La tactique des effervescents prévalut. Forts de leur conquête, les cléricaux voulaient l’étendre sans plus tarder. Le gouvernement, d’ailleurs, ne faisait rien pour les décourager. L’évêque de Chartres pouvait accuser l’Université de faire « un horrible carnage d’âmes », les prêtres pouvaient interdire du haut de la chaire aux familles d’envoyer leurs enfants dans les « écoles de pestilence », la jeunesse catholique pouvait envahir le Collège de France et la Sorbonne, y insulter les professeurs attachés à l’esprit de la Révolution, les savants fidèles à la science ; le pouvoir gardait un silence et une passivité complices. Parfois même, — on a revu ce scandale en ces temps-ci, — il exécutait les sentences d’exclusion prononcées contre certains professeurs libéraux, et suspendait les cours de Ferrari et de Bersot, dénoncés par l’Univers, dont plusieurs rédacteurs appartenaient aux bureaux du ministère de l’Intérieur.

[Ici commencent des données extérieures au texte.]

==> design/flow/design.v <==
module mips(input         clk, reset,
            output [31:0] pc,
            input  [31:0] instr,
            output        memwrite,
            output [31:0] aluout, writedata,
            input  [31:0] readdata);
  wire        memtoreg, branch,
              pcsrc, zero,
              alusrc, regdst, regwrite, jump;
  wire [2:0]  alucontrol;
  controller c(instr[31:26], instr[5:0], zero,
               memtoreg, memwrite, pcsrc,
               alusrc, regdst, regwrite, jump,
               alucontrol);
  datapath dp(clk, reset, memtoreg, pcsrc,
              alusrc, regdst, regwrite, jump,
              alucontrol,
              zero, pc, instr,
              aluout, writedata, readdata);
endmodule
module controller(input  [5:0] op, funct,
                  input        zero,
                  output       memtoreg, memwrite,
                  output       pcsrc, alusrc,
                  output       regdst, regwrite,
                  output       jump,
                  output [2:0] alucontrol);
  wire [1:0] aluop;
  wire       branch;
  maindec md(op, memtoreg, memwrite, branch,
             alusrc, regdst, regwrite, jump,
             aluop);
  aludec  ad(funct, aluop, alucontrol);
  assign pcsrc = branch & zero;
endmodule
module maindec(input  [5:0] op,
               output       memtoreg, memwrite,
               output       branch, alusrc,
               output       regdst, regwrite,
               output       jump,
               output [1:0] aluop);
  reg [8:0] controls;
  assign {regwrite, regdst, alusrc,
          branch, memwrite,
          memtoreg, jump, aluop} = controls;
  always @(*)
    case(op)
      6'b000000: controls <= 9'b110000010;  
      6'b100011: controls <= 9'b101001000;  
      6'b101011: controls <= 9'b001010000;  
      6'b000100: controls <= 9'b000100001;  
      6'b001000: controls <= 9'b101000000;  
      6'b000010: controls <= 9'b000000100;  
      default:   controls <= 9'bxxxxxxxxx;  
    endcase
endmodule
module aludec(input      [5:0] funct,
              input      [1:0] aluop,
              output reg [2:0] alucontrol);
  always @(*)
    case(aluop)
      2'b00: alucontrol <= 3'b010;   
      2'b01: alucontrol <= 3'b110;   
      default: case(funct)           
          6'b100000: alucontrol <= 3'b010;  
          6'b100010: alucontrol <= 3'b110;  
          6'b100100: alucontrol <= 3'b000;  
          6'b100101: alucontrol <= 3'b001;  
          6'b101010: alucontrol <= 3'b111;  
          default:   alucontrol <= 3'bxxx;  
        endcase
    endcase
endmodule
module datapath(input         clk, reset,
                input         memtoreg, pcsrc,
                input         alusrc, regdst,
                input         regwrite, jump,
                input  [2:0]  alucontrol,
                output        zero,
                output [31:0] pc,
                input  [31:0] instr,
                output [31:0] aluout, writedata,
                input  [31:0] readdata);
  wire [4:0]  writereg;
  wire [31:0] pcnext, pcnextbr, pcplus4, pcbranch;
  wire [31:0] signimm, signimmsh;
  wire [31:0] srca, srcb;
  wire [31:0] result;
  flopr #(32) pcreg(clk, reset, pcnext, pc);
  adder       pcadd1(pc, 32'b100, pcplus4);
  sl2         immsh(signimm, signimmsh);
  adder       pcadd2(pcplus4, signimmsh, pcbranch);
  mux2 #(32)  pcbrmux(pcplus4, pcbranch, pcsrc,
                      pcnextbr);
  mux2 #(32)  pcmux(pcnextbr, {pcplus4[31:28], 
                    instr[25:0], 2'b00}, 
                    jump, pcnext);
  regfile     rf(clk, regwrite, instr[25:21],
                 instr[20:16], writereg,
                 result, srca, writedata);
  mux2 #(5)   wrmux(instr[20:16], instr[15:11],
                    regdst, writereg);
  mux2 #(32)  resmux(aluout, readdata,
                     memtoreg, result);
  signext     se(instr[15:0], signimm);
  mux2 #(32)  srcbmux(writedata, signimm, alusrc,
                      srcb);
  alu         alu(srca, srcb, alucontrol,
                  aluout, zero);
endmodule
==> design/flow/run.sh <==
#!/bin/bash
# OpenROAD 26Q1-2900-gdf79404cd8, Yosys 0.63+post, stock flow scripts
make -C /OpenROAD-flow-scripts/flow DESIGN_CONFIG=/design/flow/config.mk WORK_HOME=/design/flow/orfs finish
==> design/flow/config.mk <==
export PLATFORM = sky130hd
export DESIGN_NAME = controller
export DESIGN_NICKNAME = controller
export VERILOG_FILES = /design/flow/design.v
export SDC_FILE = /design/flow/constraint.sdc
export NUM_CORES = 4
export LEC_CHECK = 1
export CORE_AREA = 10 10 70 70
export DIE_AREA = 0 0 80 80
==> design/flow/constraint.sdc <==
current_design controller

set clk_period 2.7
set clk_io_pct 0.2

create_clock -name clk0 -period $clk_period

set non_clock_inputs [all_inputs -no_clocks]
set_input_delay [expr $clk_period * $clk_io_pct] -clock clk0 $non_clock_inputs
set_output_delay [expr $clk_period * $clk_io_pct] -clock clk0 [all_outputs]
==> results.tsv <==
metric	value	unit
status	completed	
yosys.area_share.simple	59.0	%
yosys-top-cells-area	nor3b_1 (11%), nor4b_1 (8.7%), nand3_1 (7.5%)	
critPathSlowestCell	clkdlybuf4s50_1	
crit_type	in -> out	
layout-drive-gt1-share	19.6	%
hold_viol_final	0	
topCombFamilyByArea	simple AND/OR/NAND/NOR gates	
synth.distinct_cells	22	
syn_area	201	µm²
setup_violations	0	
ys_sh_xor	4.35	%
port_buffers	23	
path_buffers	2	
period_needed	2.64	ns
gr-total-overflow	0	
cts_setup_buffers	0	
rsz0062_at_grt	false	
finalClockPeriodUsage	97.6	%
grt.total_usage	3.23	%
synth_warnings	2	
via_per_inst	3.43	
warnings	33	
regArea	0	µm²
fin_util	15.5	%
maxCapViolations	0	
antenna_left	0	
final.setup.tns	0	ns
p_leak	0.205	nW
drc	0	
dieArea	6400	µm²
nClkBuffers	0	
synth.cellmix.compoundShare	27.3	%
antenna_cells	0	
worstPathRequired	2.16	ns
ys_sh_mux	0	%
gp_congestion	0.756	
start_kind	input port	
antenna_found_initial	0	
final_cell_area	531	µm²
die_h	80	µm
drtIter0Drc	7	
crit_top_cell	clkdlybuf4s50_1	
cp_max_fo	2	
die_x	80	µm
cp.arrival	2.10	ns
placed_cell_area	504	µm²
synthCells	31	
row_count	21	
fmax	0.379	GHz
io_pins	23	
grt_pass1_wl	1.71	mm
drt_wl_total	1.10	mm
dr_total_vias	350	
crit_family	buffers and inverters	
p_per_area	93.5	nW/µm²
ys_seq_share	0	%
cpPeakStageDelay	0.48	ns
top_cell_area_share	11.2	%
avgSynthCellArea	6.50	µm²
wire_per_inst	10.8	µm
crit_chain	clkdlybuf4s50_1, nor3b_1, a22o_1, and3_1, clkdlybuf4s50_1	
yosys-top-cells-count	nand2_1 (3), nand3_1 (3), nor3b_1 (3)	
dp_hpwl	955	µm
flop-count	0	
worst_setup_path_end_kind	output pin	
fa_ha_area_share	0	%
slew_violations	0	
hold_path.class	in -> out	
grt_max_degree	9	
hold_buffers	0	
first_global_vias	381	
ys_cells	31	
coreArea	3420	µm²
worst_slew_pin_slew	0.315	ns
firstDrtPassIters	4	
total_power	0.0000496	W
yosysChipArea	201	µm²
ir_drop	0.0000285	V
slew_headroom	78.9	%
syn_to_final_growth	163	%
synth_area_leader_cell	nor3b_1	
initCoreUtil	5.90	%
-- logic make-up (layout without fill, tap and decap cells) --
group,after synthesis,after routing
AND-OR/OR-AND,7,7
XOR/XNOR,1,1
buffers and inverters,3,28
AND/OR/NAND/NOR,20,20
-- cells in the final DEF (no fill, tap or decap), types with 2 or more instances in the layout --
| cell | count |
|---|---|
| buf_4 | 4 |
| clkdlybuf4s50_1 | 17 |
| dlygate4sd2_1 | 4 |
| dlymetal6s2s_1 | 2 |
| nand2_1 | 3 |
| nand3_1 | 2 |
| nand3b_1 | 2 |
| nor2_1 | 2 |
| nor3b_1 | 3 |
-- through the flow --
step,setup slack (ns),hold WS [ns],instances
2_1_floorplan,0.847,1.10,31
3_3_place_gp,-0.126,2.02,102
3_5_place_dp,-0.135,2.02,102
4_1_cts,-0.00357,1.87,102
5_1_grt,0.0146,1.81,102
6_report,0.0646,1.73,102
-- cell type report --
type	count	area (µm²)
tap	46	57.6
fill	401	2890
inverter	1	3.75
multi-input combinational	28	209
timing repair buffer	27	260
-- repair_timing --
item,CTS,global route
cloned,0,0
endpoints found under the setup margin,8,9
gates resized,7,4
-- power by group --
part / internal (W) / switching [W] / total, W / leakage (nW)
registers: 0 / 0 / 0 / 0
logic: 0.0000306 / 0.0000190 / 0.0000496 / 0.205
clock network: 0 / 0 / 0 / 0
total: 0.0000306 / 0.0000190 / 0.0000496 / 0.205
-- worst paths after layout --
kind,from,end,slack (ns),cells past startpoint
max,funct[2],alucontrol[0],0.06,5
min,op[0],alucontrol[2],1.73,5
-- worst min-delay path: cells and delay by family --
| family | cells | cell delay (ns) |
|---|---|---|
| and+or+nand+nor | 2 | 0.23 |
| buffers and inverters | 2 | 0.32 |
| AOI/OAI and AO/OA | 1 | 0.09 |
-- layer usage --
| metal | part of all wire, % | vias to the layer above | GRT usage [%] |
|---|---|---|---|
| li1 | - | 168 | - |
| met1 | 48 | 163 | 4.15 |
| met2 | 42 | 19 | 5.30 |
| met3 | 9.5 | 0 | 1.25 |
| met4 | 0 | 0 | 0 |
| met5 | 0 | - | 0 |
Power and IR drop assume default switching activity.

Le dépôt, par Villemain, des projets de loi sur les petits séminaires et sur l’enseignement secondaire accrut l’audace du parti clérical. L’abbé Combalot, qui demandait en chaire « la restitution des registres de l’état civil à l’Église », lança une brochure, un Mémoire à consulter adressé aux évêques de France et aux pères de famille, où les infamies des Védrine et des Desgarets étaient dépassées. « L’Université, disait-il, pousse les jeunes générations au brutisme de l’intelligence… Elle double toute la puissance de l’homme pour le mal. » Aux évêques qui songeaient à retirer les aumôniers des collèges de l’État, il proposait une mesure plus radicale : « Défendez, leur disait-il, aux pasteurs des paroisses d’admettre à la première communion et à la Pâques des chrétiens les enfants catholiques que le monopole s’efforcerait de retenir dans son sein. »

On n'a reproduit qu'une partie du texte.